Diana Rosemary Shand is a New Zealand environmentalist. She served five terms on the Canterbury Regional Council, retiring in 2004. She was a Human Rights Commissioner, was regional councillor for Oceania for the International Union for Conservation of Nature (IUCN), and is chair of the North Canterbury branch of Forest & Bird.

== Early life and education ==
Shand's parents Olga and Arthur Shand were North Canterbury farmers, and ran the high-country sheep station "Island Hills", which is on the Dove River. She had an older sister and a brother. The children received their education via The Correspondence School, with the girls later attending the boarding school Woodford House in Havelock North.

== Career ==
In the late 1980s Shand served on the Human Rights Commission. She has also served five terms on the Canterbury Regional Council, from its inauguration in the 1989 local elections until the 2004 local elections, when she retired. She was National Programme Manager for the New Zealand office of the non-profit organisation ICLEI – Local Governments for Sustainability, which delivered a Communities for Climate Protection Programme in 2008.
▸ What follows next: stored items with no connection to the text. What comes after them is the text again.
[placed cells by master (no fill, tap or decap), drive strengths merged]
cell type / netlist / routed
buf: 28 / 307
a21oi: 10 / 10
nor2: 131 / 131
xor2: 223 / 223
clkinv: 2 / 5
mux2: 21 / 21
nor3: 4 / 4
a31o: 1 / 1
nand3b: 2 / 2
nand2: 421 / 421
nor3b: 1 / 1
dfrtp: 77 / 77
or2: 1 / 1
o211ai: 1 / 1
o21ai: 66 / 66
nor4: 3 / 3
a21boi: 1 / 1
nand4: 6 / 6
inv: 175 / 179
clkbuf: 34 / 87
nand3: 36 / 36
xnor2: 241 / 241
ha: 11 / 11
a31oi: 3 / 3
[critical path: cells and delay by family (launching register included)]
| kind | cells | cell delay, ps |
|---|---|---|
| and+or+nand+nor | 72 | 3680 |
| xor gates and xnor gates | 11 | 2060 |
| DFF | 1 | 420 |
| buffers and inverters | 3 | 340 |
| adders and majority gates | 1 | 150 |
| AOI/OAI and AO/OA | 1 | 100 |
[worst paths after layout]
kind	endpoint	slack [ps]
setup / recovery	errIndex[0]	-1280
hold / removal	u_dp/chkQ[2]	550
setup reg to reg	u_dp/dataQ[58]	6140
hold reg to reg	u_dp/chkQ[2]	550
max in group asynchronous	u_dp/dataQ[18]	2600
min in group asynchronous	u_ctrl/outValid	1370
Shand lived with her sister Lesley, also an environmental activist, on Montreal Street in Christchurch from the early 1980s. Their house became known for political and environmental meetings, covering causes such as the 1981 Springbok Tour protests, and tenant protection and local resident issues. Flatmates at the house included politician Lianne Dalziel and landscape architect Di Lucas.

Shand was the regional councillor for Oceania for the international NGO International Union for Conservation of Nature (IUCN), until 2016. She is also a member of the executive of Environment and Conservation Organisations of Aotearoa New Zealand. Shand attended the 1992 Earth Summit in Rio as a community member of the New Zealand delegation.

Shand is Chair of the North Canterbury branch of Forest & Bird. She has spoken out against the Fast-track Approvals Act 2024. Shand has lobbied that World Heritage Sites in New Zealand be added to Schedule 4 of the Crown Minerals Act 1991, which would protect the land from mining.

Shand lectured in marketing and business studies at both Christchurch Polytechnic Institute of Technology and the University of Canterbury.

== Honours and awards ==
In the 2025 King’s Birthday Honours, Shand was appointed a Member of the New Zealand Order of Merit, for services to the environment and the community.